Let’s take a look at an example specification for an extended GCD function egcd defined in the Haskell package opentheory-divides:

egcd :: Natural -> Natural -> (Natural, (Natural, Natural))

The following theorem about egcd is one of many proved in the corresponding logical theory natural-divides:

∀a b g s t. ¬(a = 0) ∧ egcd a b = (g,(s,t)) ⇒ t * b + g = s * a

This says that the three components of the egcd result (g, s and t) will satisfy a particular equation with its arguments (a and b), so long as the first argument a is non-zero. Side-conditions like this don’t fit naturally into the Haskell type system, and so the burden falls on programmers to discover them and code around them when necessary. This may be one reason why programmers prefer to write their own software components (with side-conditions tailored to the application) rather than reuse existing components (with unknown and/or inconvenient side-conditions). Using this software development methodology I shift the burden of discovering side-conditions to HOL Light, which will force me to prove that the first argument of egcd is non-zero in any code that relies on the above property of the result. If the code just uses the property that the result g of egcd is the greatest common divisor then HOL Light will understand that no side-condition proof is necessary, because another theorem in the logical theory proves that this is true for all arguments to egcd:

∀a b. fst (egcd a b) = gcd a b

Proof: It may be surprising to learn that verified Haskell packages can be useful as a building block to formalize mathematics in higher order logic. Once we have defined Haskell types and functions in the logic and proved that they satisfy their specification, we can build on this formal development to prove mathematical theorems that do not refer to any Haskell symbols. To continue the egcd example, suppose we have two natural numbers a and b (b is greater than 1) that are coprime (i.e., gcd a b = 1). Then we can reduce modulo b both sides of the first property of egcd to show the existence of a multiplicative inverse for a modulo b:

∀a b. 1 < b ∧ gcd a b = 1 ⇒ ∃s. (s * a) `mod` b = 1

This is a non-trivial higher order logic theorem which refers only to standard mathematical concepts, but its proof rests on the properties of the verified Haskell egcd function.

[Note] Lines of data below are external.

`config.mk`:
```
export PLATFORM = sky130hd
export DESIGN_NAME = hazard_ctrl_flat
export DESIGN_NICKNAME = d
export VERILOG_FILES = /design/src/rtl/hazard_ctrl_pkg.sv /design/src/rtl/hazard_ctrl_if.sv /design/src/rtl/hazard_ctrl_sat_counter.sv /design/src/rtl/hazard_ctrl.sv /design/src/flat_wrapper.sv
export SDC_FILE = /design/constraint.sdc
export NUM_CORES = 1
export LEC_CHECK = 0
export ABC_AREA = 0
export CAP_MARGIN = 10
export CORE_UTILIZATION = 50
export DETAILED_ROUTE_END_ITERATION = 7
export PLACE_DENSITY = 0.92
export SLEW_MARGIN = 10
export SYNTH_ARGS = -nofsm -noshare
export SYNTH_HDL_FRONTEND = slang
export SYNTH_SLANG_ARGS = --single-unit
```
`constraint.sdc`:
```
create_clock -name clk -period 3.4 [get_ports clk]
set_clock_uncertainty 0.15 [all_clocks]
set_input_delay 0.68 -clock clk [delete_from_list [all_inputs] [get_ports clk]]
set_output_delay 0.68 -clock clk [all_outputs]
set_load 0.1 [all_outputs]
```
`src/rtl/hazard_ctrl_pkg.sv`:
```
// hazard_ctrl_pkg
// Shared definitions for the pipeline hazard controller: the controller state
// encoding, the x0 register constant and the load-use detection function.
package hazard_ctrl_pkg;

    typedef enum logic [1:0] {
        ST_INIT    = 2'd0,
        ST_RUN     = 2'd1,
        ST_WAIT    = 2'd2,
        ST_RELEASE = 2'd3
    } state_t;

    // Hard-wired zero register; a load targeting it never creates a hazard.
    localparam logic [4:0] REG_X0 = 5'd0;

    // True when the ID instruction reads a register the EX load is about to write.
    function automatic logic is_load_use(
        input logic       mem_read,
        input logic [4:0] rd,
        input logic [4:0] rs1,
        input logic       use_rs1,
        input logic [4:0] rs2,
        input logic       use_rs2
    );
        return mem_read && (rd != REG_X0) &&
               ((use_rs1 && (rs1 == rd)) || (use_rs2 && (rs2 == rd)));
    endfunction

endpackage

```
`src/rtl/hazard_ctrl_if.sv`:
```
// hazard_ctrl_if
// Bundle between the 5-stage datapath and the hazard controller.
//   Hazard inputs : id_rs1, id_rs2, id_use_rs1, id_use_rs2, ex_rd,
//                   ex_mem_read, ex_redirect, mem_periph
//   Control outs  : pc_en, if_id_en, id_ex_en, ex_mem_en, mem_wb_en,
//                   if_id_flush, id_ex_flush, ex_mem_flush, pc_sel
//   Perf counters : stall_cnt, flush_cnt
// master = datapath side, slave = hazard controller.
interface hazard_ctrl_if #(
    parameter int CNT_WIDTH = 16
);
    logic [4:0]           id_rs1;
    logic [4:0]           id_rs2;
    logic                 id_use_rs1;
    logic                 id_use_rs2;
    logic [4:0]           ex_rd;
    logic                 ex_mem_read;
    logic                 ex_redirect;
    logic                 mem_periph;

    logic                 pc_en;
    logic                 if_id_en;
    logic                 id_ex_en;
    logic                 ex_mem_en;
    logic                 mem_wb_en;
    logic                 if_id_flush;
    logic                 id_ex_flush;
    logic                 ex_mem_flush;
    logic                 pc_sel;
    logic [CNT_WIDTH-1:0] stall_cnt;
    logic [CNT_WIDTH-1:0] flush_cnt;

    modport master (
        output id_rs1, id_rs2, id_use_rs1, id_use_rs2, ex_rd,
               ex_mem_read, ex_redirect, mem_periph,
        input  pc_en, if_id_en, id_ex_en, ex_mem_en, mem_wb_en,
               if_id_flush, id_ex_flush, ex_mem_flush, pc_sel,
               stall_cnt, flush_cnt
    );

    modport slave (
        input  id_rs1, id_rs2, id_use_rs1, id_use_rs2, ex_rd,
               ex_mem_read, ex_redirect, mem_periph,
        output pc_en, if_id_en, id_ex_en, ex_mem_en, mem_wb_en,
               if_id_flush, id_ex_flush, ex_mem_flush, pc_sel,
               stall_cnt, flush_cnt
    );

endinterface

```
`src/rtl/hazard_ctrl_sat_counter.sv`:
```
// hazard_ctrl_sat_counter
// Event counter that sticks at all-ones instead of wrapping.
//   clk   : clock, rising edge
//   rst_n : asynchronous active-low clear
//   inc   : count one event this cycle
//   count : current value
module hazard_ctrl_sat_counter #(
    parameter int WIDTH = 16
) (
    input  logic             clk,
    input  logic             rst_n,
    input  logic             inc,
    output logic [WIDTH-1:0] count
);

    always_ff @(posedge clk or negedge rst_n) begin
        if (!rst_n) begin
            count <= '0;
        end else if (inc && (count != '1)) begin
            count <= count + WIDTH'(1);
        end
    end

endmodule

```
`src/rtl/hazard_ctrl.sv`:
```
// hazard_ctrl
// Pipeline control for the 5-stage RV32I datapath. Produces PC / pipeline
// register enables and flushes for load-use stalls, EX redirects and
// multi-cycle peripheral accesses in MEM, plus saturating perf counters.
//   clk   : clock, rising edge
//   reset : asynchronous active-low reset
//   hz    : hazard_ctrl_if slave (hazard inputs, control outputs, counters)
module hazard_ctrl
    import hazard_ctrl_pkg::*;
#(
    parameter int WAIT_CYCLES = 2,
    parameter int CNT_WIDTH   = 16
) (
    input  logic         clk,
    input  logic         reset,
    hazard_ctrl_if.slave hz
);

    // The access cycle in RUN is the first stall, so the counter covers the rest.
    localparam logic [3:0] WAIT_LOAD   = 4'(WAIT_CYCLES - 1);
    localparam state_t     PERIPH_NEXT = (WAIT_CYCLES == 1) ? ST_RELEASE : ST_WAIT;

    state_t               state;
    state_t               state_nxt;
    logic [3:0]           wait_cnt;
    logic [3:0]           wait_cnt_nxt;

    logic                 load_use;
    logic                 redirect_fire;
    logic                 stall_inc;

    logic                 pc_en;
    logic                 if_id_en;
    logic                 id_ex_en;
    logic                 ex_mem_en;
    logic                 mem_wb_en;
    logic                 if_id_flush;
    logic                 id_ex_flush;
    logic                 ex_mem_flush;
    logic                 pc_sel;
    logic [CNT_WIDTH-1:0] stall_cnt;
    logic [CNT_WIDTH-1:0] flush_cnt;

    assign load_use = is_load_use(hz.ex_mem_read, hz.ex_rd,
                                  hz.id_rs1, hz.id_use_rs1,
                                  hz.id_rs2, hz.id_use_rs2);

    always_ff @(posedge clk or negedge reset) begin
        if (!reset) begin
            state    <= ST_INIT;
            wait_cnt <= '0;
        end else begin
            state    <= state_nxt;
            wait_cnt <= wait_cnt_nxt;
        end
    end

    always_comb begin
        state_nxt     = state;
        wait_cnt_nxt  = wait_cnt;
        redirect_fire = 1'b0;
        pc_en         = 1'b1;
        if_id_en      = 1'b1;
        id_ex_en      = 1'b1;
        ex_mem_en     = 1'b1;
        mem_wb_en     = 1'b1;
        if_id_flush   = 1'b0;
        id_ex_flush   = 1'b0;
        ex_mem_flush  = 1'b0;
        pc_sel        = 1'b0;

        case (state)
            ST_INIT: begin
                pc_en        = 1'b0;
                if_id_en     = 1'b0;
                id_ex_en     = 1'b0;
                ex_mem_en    = 1'b0;
                mem_wb_en    = 1'b0;
                if_id_flush  = 1'b1;
                id_ex_flush  = 1'b1;
                ex_mem_flush = 1'b1;
                state_nxt    = ST_RUN;
            end

            ST_WAIT: begin
                // Front of the pipe frozen; MEM keeps presenting to WB while the
                // datapath squashes the write. Redirect/load-use stay frozen too.
                pc_en     = 1'b0;
                if_id_en  = 1'b0;
                id_ex_en  = 1'b0;
                ex_mem_en = 1'b0;
                wait_cnt_nxt = wait_cnt - 4'd1;
                if (wait_cnt == 4'd1) begin
                    state_nxt = ST_RELEASE;
                end
            end

            ST_RUN, ST_RELEASE: begin
                // In RELEASE mem_periph is the finishing access, not a new one.
                if ((state == ST_RUN) && hz.mem_periph) begin
                    pc_en        = 1'b0;
                    if_id_en     = 1'b0;
                    id_ex_en     = 1'b0;
                    ex_mem_en    = 1'b0;
                    wait_cnt_nxt = WAIT_LOAD;
                    state_nxt    = PERIPH_NEXT;
                end else begin
                    if (hz.ex_redirect) begin
                        pc_sel        = 1'b1;
                        if_id_flush   = 1'b1;
                        id_ex_flush   = 1'b1;
                        redirect_fire = 1'b1;
                    end else if (load_use) begin
                        pc_en       = 1'b0;
                        if_id_en    = 1'b0;
                        id_ex_flush = 1'b1;
                    end
                    state_nxt = ST_RUN;
                end
            end

            default: begin
                state_nxt = ST_INIT;
            end
        endcase
    end

    // INIT holds the PC too, but that is start-up, not a pipeline stall.
    assign stall_inc = !pc_en && (state != ST_INIT);

    hazard_ctrl_sat_counter #(
        .WIDTH (CNT_WIDTH)
    ) u_stall_cnt (
        .clk   (clk),
        .rst_n (reset),
        .inc   (stall_inc),
        .count (stall_cnt)
    );

    hazard_ctrl_sat_counter #(
        .WIDTH (CNT_WIDTH)
    ) u_flush_cnt (
        .clk   (clk),
        .rst_n (reset),
        .inc   (redirect_fire),
        .count (flush_cnt)
    );

    assign hz.pc_en        = pc_en;
    assign hz.if_id_en     = if_id_en;
    assign hz.id_ex_en     = id_ex_en;
    assign hz.ex_mem_en    = ex_mem_en;
    assign hz.mem_wb_en    = mem_wb_en;
    assign hz.if_id_flush  = if_id_flush;
    assign hz.id_ex_flush  = id_ex_flush;
    assign hz.ex_mem_flush = ex_mem_flush;
    assign hz.pc_sel       = pc_sel;
    assign hz.stall_cnt    = stall_cnt;
    assign hz.flush_cnt    = flush_cnt;

endmodule

```
`src/flat_wrapper.sv`:
```
// flat-port wrapper written by rule: the top's interface ports become plain ports
module hazard_ctrl_flat import hazard_ctrl_pkg::*;
#(
    parameter int WAIT_CYCLES = 2,
    parameter int CNT_WIDTH   = 16
)
  (clk, reset, hz_id_rs1, hz_id_rs2, hz_id_use_rs1, hz_id_use_rs2, hz_ex_rd, hz_ex_mem_read, hz_ex_redirect, hz_mem_periph, hz_pc_en, hz_if_id_en, hz_id_ex_en, hz_ex_mem_en, hz_mem_wb_en, hz_if_id_flush, hz_id_ex_flush, hz_ex_mem_flush, hz_pc_sel, hz_stall_cnt, hz_flush_cnt);
  hazard_ctrl_if #(.CNT_WIDTH(CNT_WIDTH)) hz_i ();
  input  logic clk;
  input  logic reset;
  input wire logic [$bits(hz_i.id_rs1)-1:0] hz_id_rs1;
  input wire logic [$bits(hz_i.id_rs2)-1:0] hz_id_rs2;
  input wire logic [$bits(hz_i.id_use_rs1)-1:0] hz_id_use_rs1;
  input wire logic [$bits(hz_i.id_use_rs2)-1:0] hz_id_use_rs2;
  input wire logic [$bits(hz_i.ex_rd)-1:0] hz_ex_rd;
  input wire logic [$bits(hz_i.ex_mem_read)-1:0] hz_ex_mem_read;
  input wire logic [$bits(hz_i.ex_redirect)-1:0] hz_ex_redirect;
  input wire logic [$bits(hz_i.mem_periph)-1:0] hz_mem_periph;
  output wire logic [$bits(hz_i.pc_en)-1:0] hz_pc_en;
  output wire logic [$bits(hz_i.if_id_en)-1:0] hz_if_id_en;
  output wire logic [$bits(hz_i.id_ex_en)-1:0] hz_id_ex_en;
  output wire logic [$bits(hz_i.ex_mem_en)-1:0] hz_ex_mem_en;
  output wire logic [$bits(hz_i.mem_wb_en)-1:0] hz_mem_wb_en;
  output wire logic [$bits(hz_i.if_id_flush)-1:0] hz_if_id_flush;
  output wire logic [$bits(hz_i.id_ex_flush)-1:0] hz_id_ex_flush;
  output wire logic [$bits(hz_i.ex_mem_flush)-1:0] hz_ex_mem_flush;
  output wire logic [$bits(hz_i.pc_sel)-1:0] hz_pc_sel;
  output wire logic [$bits(hz_i.stall_cnt)-1:0] hz_stall_cnt;
  output wire logic [$bits(hz_i.flush_cnt)-1:0] hz_flush_cnt;
  assign hz_i.id_rs1 = hz_id_rs1;
  assign hz_i.id_rs2 = hz_id_rs2;
  assign hz_i.id_use_rs1 = hz_id_use_rs1;
  assign hz_i.id_use_rs2 = hz_id_use_rs2;
  assign hz_i.ex_rd = hz_ex_rd;
  assign hz_i.ex_mem_read = hz_ex_mem_read;
  assign hz_i.ex_redirect = hz_ex_redirect;
  assign hz_i.mem_periph = hz_mem_periph;
  assign hz_pc_en = hz_i.pc_en;
  assign hz_if_id_en = hz_i.if_id_en;
  assign hz_id_ex_en = hz_i.id_ex_en;
  assign hz_ex_mem_en = hz_i.ex_mem_en;
  assign hz_mem_wb_en = hz_i.mem_wb_en;
  assign hz_if_id_flush = hz_i.if_id_flush;
  assign hz_id_ex_flush = hz_i.id_ex_flush;
  assign hz_ex_mem_flush = hz_i.ex_mem_flush;
  assign hz_pc_sel = hz_i.pc_sel;
  assign hz_stall_cnt = hz_i.stall_cnt;
  assign hz_flush_cnt = hz_i.flush_cnt;
  hazard_ctrl #(.WAIT_CYCLES(WAIT_CYCLES), .CNT_WIDTH(CNT_WIDTH)) u_core (.clk(clk), .reset(reset), .hz(hz_i));
endmodule
```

Maintenance: Software maintenance is a pain, and it is here that this software development methodology really shines (and who knows, maybe eventually cause the tortoise to pass the hare?). Formally verified software offers a new capability: by examining the logical theory of a Haskell package, we can see exactly which properties of dependent packages it relies on. We can use this information to automatically check whether or not a new version of a dependent package will preserve functional correctness: if so then extend the acceptable version range; and if not then report an error to the maintainer. The opentheory tool uses this technique to automatically generate maximal acceptable version ranges for dependent packages whenever it exports Haskell packages, removing another cognitive burden from the programmer. Earlier I said that formal verification proofs were write-only, but really all I meant is that humans won’t read them: as this version analysis shows machines are quite happy to read them and extract useful information.

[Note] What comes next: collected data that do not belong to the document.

===== config.mk =====
export PLATFORM = sky130hd
export DESIGN_NAME = apb_cmd_master
export DESIGN_NICKNAME = d
export VERILOG_FILES = /design/src/rtl/apb_cmd_master.sv
export SDC_FILE = /design/constraint.sdc
export NUM_CORES = 1
export LEC_CHECK = 0
export CORE_MARGIN = 2
export CORE_UTILIZATION = 57
export CTS_CLUSTER_SIZE = 40
export DETAILED_ROUTE_END_ITERATION = 6
export DONT_BUFFER_PORTS = 1
export PLACE_DENSITY = 0.72
export SKIP_CTS_REPAIR_TIMING = 1
export SLEW_MARGIN = 20
export SYNTH_ARGS = -nofsm -noshare
export SYNTH_HDL_FRONTEND = slang
export SYNTH_SLANG_ARGS = --single-unit

===== constraint.sdc =====
create_clock -name clk_i -period 3.05 [get_ports clk_i]
set_clock_uncertainty 0.2 [all_clocks]
set_input_delay 0.61 -clock clk_i [delete_from_list [all_inputs] [get_ports clk_i]]
set_output_delay 0.61 -clock clk_i [all_outputs]
set_load 0.005 [all_outputs]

Fun: Actually I retract the whole depressing truth: it is totally about the proof. Not for showing to people (humans still won’t read formal verification proofs) but rather for the pure fun of writing them. Those myriad creative insights you made over the course of countless hours? For me formal verification is as immersive as a video game, and my high scores come with a new artefact to play with and build upon. Free toy inside!